B: 粘着層の幅又は基材フィルムの露出部分の幅について、意図した大きさより小さい部分が存在するが、実用上問題のない形状にスリットできた場合。
C: 浮きが発生し、意図した形状にスリットできなかった場合。
【0054】
【表1】
【0055】
(評価結果の考察)
実施例1~10では、基材フィルムに、複数の細幅の粘着層を所定の間隔を空けて形成し、続いて隣接する粘着層の間の露出している基材フィルムを、粘着層に触れないようにスリットすることができた。このため、スリット時の粘着層の浮き・皺の評価がA評価又はB評価であった。特に実施例2、3、5、7、8、10の場合、a>0.05mm且つb>0.05mm且つc≧0.4mmであったので、A評価であった。なお、実施例1の場合、aが0.05mmであったのでB評価であり、実施例4の場合、cが0.35mmであったのでB評価であり、実施例6及び9の場合、bが0.05mmであったのでB評価であった。
【0056】
それに対し、比較例1の場合、基材フィルムの方全面に粘着層がベタで形成されていたので、スリット時にスリット刃に粘着層が接触したため、スリット時の粘着層の浮き・皺の評価がC評価であった。
【産業上の利用可能性】
【0057】
本発明の粘着フィルムの製造方法によれば、スクリーン印刷法やインクジェット印刷法等の一般的な印刷法により0.4mm未満の幅で樹脂組成物を線状に塗布することができ、しかも粘着フィルムをスリットする際に、スリット刃に粘着層が接触しないようにすることができ、粘着層に浮きや皺が発生することを大きく抑制することができる。従って、0.4mm幅未満の細幅、例えば0.1mm幅の接着フィルム、導電フィルムや異方性導電フィルムなどの粘着フィルムの製造に有用である。また、0.4mm幅以上であっても、接続構造体の製造方法までを含めた工程全体の歩留まりやコストの削減の観点からも本発明は有用である。
【符号の説明】
【0058】
1、41 基材フィルム
2、2a、42、42a 粘着層
10 粘着フィルム半完成品
40 粘着フィルム
L 隣接粘着層間距離
a 粘着層の幅(図4、5A、5B)、作成したい粘着層の幅(図3A、3B)
b 粘着層の片側の基材フィルムの露出幅(図4、5A、5B)、スリットするのに必要な幅(図3A、3B)

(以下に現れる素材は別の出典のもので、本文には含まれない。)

==> config.mk <==
export PLATFORM = sky130hd
export DESIGN_NAME = hrd_stage
export DESIGN_NICKNAME = d
export VERILOG_FILES = /design/src/include/hrd_pkg.sv /design/src/include/hrd_phase_if.sv /design/src/logic/hrd_ratio_cmp.sv /design/src/logic/hrd_stage.sv
export SDC_FILE = /design/constraint.sdc
export NUM_CORES = 1
export LEC_CHECK = 0
export BUFFER_PORTS_ARGS = -buffer_cell sky130_fd_sc_hd__buf_2
export CAP_MARGIN = 20
export CORE_ASPECT_RATIO = 2
export CORE_MARGIN = 3
export CORE_UTILIZATION = 36
export DETAILED_ROUTE_END_ITERATION = 16
export GPL_TIMING_DRIVEN = 0
export PLACE_DENSITY = 0.48
export SLEW_MARGIN = 20
export SYNTH_ARGS = -nofsm -noshare
export SYNTH_HDL_FRONTEND = slang
export SYNTH_SLANG_ARGS = --single-unit
==> constraint.sdc <==
create_clock -name mclk -period 7.3 [get_ports mclk]
set_input_delay 1.46 -clock mclk [delete_from_list [all_inputs] [get_ports mclk]]
set_output_delay 1.46 -clock mclk [all_outputs]
set_load 0.03 [all_outputs]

c 基材フィルムの幅(スリット幅、図4、5A、5B)、スリットしたい幅(図3A、3B)
d 短冊状の粘着層の長さ
e 短冊状の粘着層の離間距離
図1A
図1B
図2
図3A
図3B
図4
図5A
図5B
【手続補正書】
【提出日】2024-05-24
【手続補正1】
【補正対象書類名】明細書
【補正対象項目名】0036
【補正方法】変更
【補正の内容】
【0036】
なお、図5A図5Bの粘着フィルム40の代表的サイズとしては、その用途により異なるものの、例えば、導電フィルム又は異方性導電フィルム用途の場合には、粘着層の幅aが好ましくは0.05mm超、より好ましくは0.1mm以上、好ましくは15mm以下、より好ましくは10mm以下、特に好ましくは5mm以下であり、片側露出幅bが好ましくは0.05mm超、より好ましくは0.1mm以上、好ましくは2mm以下、より好ましくは1mm以下であり、スリット幅cが好ましくは0.4mm以上、より好ましくは0.5mm以上、好ましくは20mm以下、より好ましくは15mm以下である。更に、図5Bの粘着フィルムの場合、短冊長さdが好ましくは0.05mm以上、より好ましくは0.1mm以上、好ましくは80mm以下、より好ましくは50mm以下である。離間距離eは、接続時の輻射熱の影響を受けないよう十分な距離も設けることが必要であるため上限については特に制限はない。一方、距離eが大きすぎるとフィルムが過度に長尺になり、接続方法や接続対象物によっては輻射熱の影響を考慮する必要はないため小さくした方がよい場合もある。そのため、下限については微小な粘着フィルムの貼付けに必要な距離を確保する点から好ましくは0.2mm以上、より好ましくは2mm以上、特に好ましくは20mm以上、好ましくは500mm以下、より好ましくは300mm以下、特に好ましくは200mm以下、さらに好ましくは150mm以下である。上限および下限については、短冊長さdと接続対象物及び接続方法、接続に使用する装置といった種々の条件から最適な条件を選択すればよい。